Jan 29, 2015The Profession In Print
Though athletic trainers usually operate behind the scenes providing services that largely go unnoticed by the general public, occasionally their efforts are recognized in the mainstream news. From time to time, Training-Conditioning.com will present a collection of links to newspaper articles from around the country featuring high school and college athletic trainers in action, as well as other news from the field.
A recent study published in the Nov.-Dec. issue of the Journal of Athletic Training queried athletic trainers about how they approach their personal health. Researchers asked 275 trainers to fill out a questionnaire on a number of health habits, including weekly exercise, and eating and smoking habits.
According to the survey, 41 percent of the men and women reported meeting the American College of Sports Medicine’s recommendation of 30 minutes of exercise five or more days a week, while seven percent said they were sedentary. None of the athletic trainers said they met the USDA’s Dietary Reference Intake for all five food groups during a typical week and seven percent of female athletic trainers said they consumed more alcohol than the USDA recommends, with two percent of men reporting the same.
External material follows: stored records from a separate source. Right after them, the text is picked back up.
File: src/rtl/mcppwm_pkg.sv
// ----------------------------------------------------------------------------
// mcppwm_pkg
// Shared types and constants for the multi-channel pattern PWM bank.
// ----------------------------------------------------------------------------
package mcppwm_pkg;

   // Field widths
   localparam int ChanIdxWidth = 4;
   localparam int CountWidth   = 8;
   localparam int LevelsWidth  = 16;

   // Default channel count
   localparam int DefaultChannels = 16;

   // Reset values of the per-channel state
   localparam logic [CountWidth-1:0] HighLenReset = 8'd0;
   localparam logic [CountWidth-1:0] LowLenReset  = 8'd255;
   localparam logic [CountWidth-1:0] CountReset   = 8'd255;

   // Item kinds
   typedef enum logic {
      ACTION_TICK = 1'b0,
      ACTION_SET  = 1'b1
   } action_type;

   // Per-channel command for one accepted transfer
   typedef struct packed {
      logic                  set;
      logic                  tick;
      logic [CountWidth-1:0] on_count;
      logic [CountWidth-1:0] off_count;
   } chan_cmd_type;

endpackage

File: src/rtl/mcppwm_channel.sv
// ----------------------------------------------------------------------------
// mcppwm_channel
// One output channel: high/low lengths, phase counter and output level.
// ----------------------------------------------------------------------------
module mcppwm_channel
   import mcppwm_pkg::*;
(
   input  logic         clock,
   input  logic         reset,
   input  chan_cmd_type cmd,
   output logic         level_in
);

   logic [CountWidth-1:0] high_len_ff, high_len_in;
   logic [CountWidth-1:0] low_len_ff, low_len_in;
   logic [CountWidth-1:0] count_ff, count_in;
   logic                  level_ff;

   // Next state: set overrides, tick steps the pattern
   always_comb begin
      high_len_in = high_len_ff;
      low_len_in  = low_len_ff;
      count_in    = count_ff;
      level_in    = level_ff;
      if (cmd.set) begin
         high_len_in = cmd.on_count;
         low_len_in  = cmd.off_count;
         count_in    = '0;
         level_in    = (cmd.off_count == '0);
      end else if (cmd.tick) begin
         if (count_ff != '0) begin
            count_in = count_ff - 1'b1;
         end else if (level_ff) begin
            // locked high when the low length is zero
            if (low_len_ff == '0) begin
               count_in = high_len_ff;
            end else begin
               level_in = 1'b0;
               count_in = low_len_ff - 1'b1;
            end
         end else begin
            // locked low when the high length is zero
            if (high_len_ff == '0) begin
               count_in = low_len_ff;
            end else begin
               level_in = 1'b1;
               count_in = high_len_ff - 1'b1;
            end
         end
      end
   end

   // State registers
   always_ff @(posedge clock) begin
      if (reset) begin
         high_len_ff <= HighLenReset;
         low_len_ff  <= LowLenReset;
         count_ff    <= CountReset;
         level_ff    <= 1'b0;
      end else begin
         high_len_ff <= high_len_in;
         low_len_ff  <= low_len_in;
         count_ff    <= count_in;
         level_ff    <= level_in;
      end
   end

endmodule

File: src/rtl/multi_channel_pattern_pwm.sv
// ----------------------------------------------------------------------------
// multi_channel_pattern_pwm
// Bank of pattern PWM channels driven by set and tick transfers.
// ----------------------------------------------------------------------------
// Usage:
//   req_* carries one item per transfer (req_valid high, req_stall low).
//   req_action = tick steps every channel; set loads req_on_count and
//   req_off_count into channel req_channel, clears its counter and drives
//   its level low (high when the off count is zero). Set to a channel not
//   present changes nothing.
//   rsp_* returns one transfer per item: rsp_pin_levels, bit i = channel i
//   level after the item (bits at or above CHANNELS read zero).
// Timing:
//   rsp_valid rises in the cycle after the request transfer. Throughput is
//   one item per cycle while req_stall is low: every channel updates its
//   counter in parallel in a single register stage, and the result register
//   is loaded on the same edge.
//   While rsp_stall holds a waiting result, req_stall is raised; when the
//   result drains in a cycle, a new request is taken in that same cycle.
// Reset:
//   Synchronous, active high. Channels go to high length 0, low length
//   255, counter 255, level low; the result register is emptied.
// ----------------------------------------------------------------------------
module multi_channel_pattern_pwm
   import mcppwm_pkg::*;
#(
   parameter int CHANNELS = DefaultChannels
) (
   input  logic                    clock,
   input  logic                    reset,
   input  logic                    req_valid,
   output logic                    req_stall,
   input  logic                    req_action,
   input  logic [ChanIdxWidth-1:0] req_channel,
   input  logic [CountWidth-1:0]   req_on_count,
   input  logic [CountWidth-1:0]   req_off_count,
   output logic                    rsp_valid,
   input  logic                    rsp_stall,
   output logic [LevelsWidth-1:0]  rsp_pin_levels
);

   logic                   rsp_valid_ff, rsp_valid_in;
   logic [LevelsWidth-1:0] pin_levels_ff;
   logic [LevelsWidth-1:0] pin_levels_in;
   logic [CHANNELS-1:0]    level_in;
   logic                   req_xfer;
   logic                   rsp_xfer;
   logic                   is_set;
   logic                   is_tick;

   // Handshake
   assign req_stall = rsp_valid_ff & rsp_stall;
   assign req_xfer  = req_valid & ~req_stall;
   assign rsp_xfer  = rsp_valid_ff & ~rsp_stall;
   assign is_set    = req_xfer & (req_action == ACTION_SET);
   assign is_tick   = req_xfer & (req_action == ACTION_TICK);

   // Channel bank
   for (genvar c = 0; c < CHANNELS; c++) begin : g_chan
      chan_cmd_type cmd;
      logic         sel;
      if (c < LevelsWidth) begin : g_addr
         assign sel = (req_channel == ChanIdxWidth'(c));
      end else begin : g_noaddr
         assign sel = 1'b0;
      end
      assign cmd.set       = is_set & sel;
      assign cmd.tick      = is_tick;
      assign cmd.on_count  = req_on_count;
      assign cmd.off_count = req_off_count;

      mcppwm_channel u_channel (
         .clock    (clock),
         .reset    (reset),
         .cmd      (cmd),
         .level_in (level_in[c])
      );
   end

   // Gather visible levels
   for (genvar b = 0; b < LevelsWidth; b++) begin : g_pin
      if (b < CHANNELS) begin : g_on
         assign pin_levels_in[b] = level_in[b];
      end else begin : g_off
         assign pin_levels_in[b] = 1'b0;
      end
   end

   // Result register
   always_comb begin
      rsp_valid_in = rsp_valid_ff;
      if (req_xfer) begin
         rsp_valid_in = 1'b1;
      end else if (rsp_xfer) begin
         rsp_valid_in = 1'b0;
      end
   end

   always_ff @(posedge clock) begin
      if (reset) begin
         rsp_valid_ff <= 1'b0;
      end else begin
         rsp_valid_ff <= rsp_valid_in;
      end
   end

   always_ff @(posedge clock) begin
      if (req_xfer) begin
         pin_levels_ff <= pin_levels_in;
      end
   end

   assign rsp_valid      = rsp_valid_ff;
   assign rsp_pin_levels = pin_levels_ff;

`ifndef SYNTHESIS
   // Every accepted request yields a result next cycle
   a_req_gives_rsp: assert property (@(posedge clock) disable iff (reset)
      req_xfer |=> rsp_valid)
      else $error("accepted request produced no result");

   // A drained result with no new request empties the output
   a_drain_empties: assert property (@(posedge clock) disable iff (reset)
      (rsp_xfer && !req_xfer) |=> !rsp_valid)
      else $error("result repeated after transfer");

   // Input is held off only while a result waits
   a_stall_needs_rsp: assert property (@(posedge clock) disable iff (reset)
      req_stall |-> (rsp_valid && rsp_stall))
      else $error("request stalled without a waiting result");
`endif

endmodule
Lead author Jessica Groth, an athletic trainer with Select Medical Corp. in Orlando, Fla., who conducted the research while she was a graduate student at Western Michigan University, says the results were not terrible, but that in general the athletic trainers’ habits could be improved.
“Overall, athletic trainers have fairly positive health and fitness habits, but there’s definitely room for improvement,” Groth told the Los Angeles Times. “We’re on other people’s schedules as far as practices and games are concerned. We work a lot of long hours, and nontraditional hours, as far as mornings, nights and weekends are concerned. You add in families and personal lives, and we’re spread pretty thin. But we’re still able to get in exercise and take pretty decent care of ourselves in spite of all of these things.”
To dowload a PDF of the study, visit the Journal of Athletic Training‘s home page and click “Current Issue,” then click on the article: “Self-Reported Health and Fitness Habits of Certified Athletic Trainers.”
Congratulations go out to the sports medicine staff for the Chicago Cubs, which was named by The Professional Baseball Athletic Trainers Society as the top Major League athletic trainers of the year. The award was announced this week at the Winter Meetings. Athletic trainers from all 30 Major League teams voted on the award based on how the Cubs staff works with its players, as well as with other teams and umpires.
Mark O’Neal, the team’s Head Athletic Trainer and his assistant, Ed Halbur, were named on the award, but the Cubs say the award also honors Minor League trainer coordinator Justin Sharpe and his assistant, Chuck Baughman.
“It’s a great honor for Mark,” Cubs general manager Jim Hendry told MLB.com. “We consider them as good as it is in the business. It’s been a tremendous pleasure the way our situation has been run since Mark got there. I can’t imagine anybody having a better pair than we have. Individually, he’s the best we’ve ever seen.
“We’re thrilled–players love him, respect him. He’s got a tremendous balance of total respect from the doctors, which is very hard for trainers, and ultimate respect from the players. He’s got a great knack of what to keep Lou [Piniella] and Larry [Rothschild, pitching coach] posted with and what not to keep them posted with, and the same with me. He’s thorough, he’s intelligent, he’s got the whole package.”
The Longview (Tex.) High School athletic training staff recently received some much-deserved media attention for its efforts in cutting costs and improving student-athlete care. After opening sports treatment clinics at two locations on the high school campus, the school says it has experienced tremendous savings. Deirdre Scotter and Lee Reynolds are the school’s athletic trainers and during the 2007-08 school year they handled 5,590 treatments that would have cost either parents or the school about $125,000 in rehabilitation or insurance co-pay costs. In the past, athletes with minor injuries were sent to local physical therapy clinics or hospitals.
“In this day and age when we have to watch every penny that comes across here, which we do,” Eddie Milham, Longview’s assistant superintendent of business and finance told the Longview News-Journal. “[LHS treatment clinics] are providing a service to us that would have cost the athletic department within its budget.”
Peter Malamet, a 21-year-old senior at Duquesne University in Pittsburgh, recently talked to the Frederick News-Post about his position as one of two student athletic trainers with the Pittsburgh Steelers. Malamet spends six days a week working with the team while taking 17 credits at the school. During Steelers’ practices, Malamet’s duties include taping ankles, helping with exercises, and making sure players stay hydrated.
“It’s second to none,” Malamet said of his experience. “I can stay in football and it gives me the ability to work with athletic trainers and team doctors.”
Steelers Head Athletic Trainer John Norwig says Malamet has been a valuable asset for his staff.
“I’ve been impressed with a number of these guys and he’s one of the better students we’ve had here,” he told the News-Post. “I’m not sugar-coating that. He is very mature and very knowledgeable. He’s done a great job.”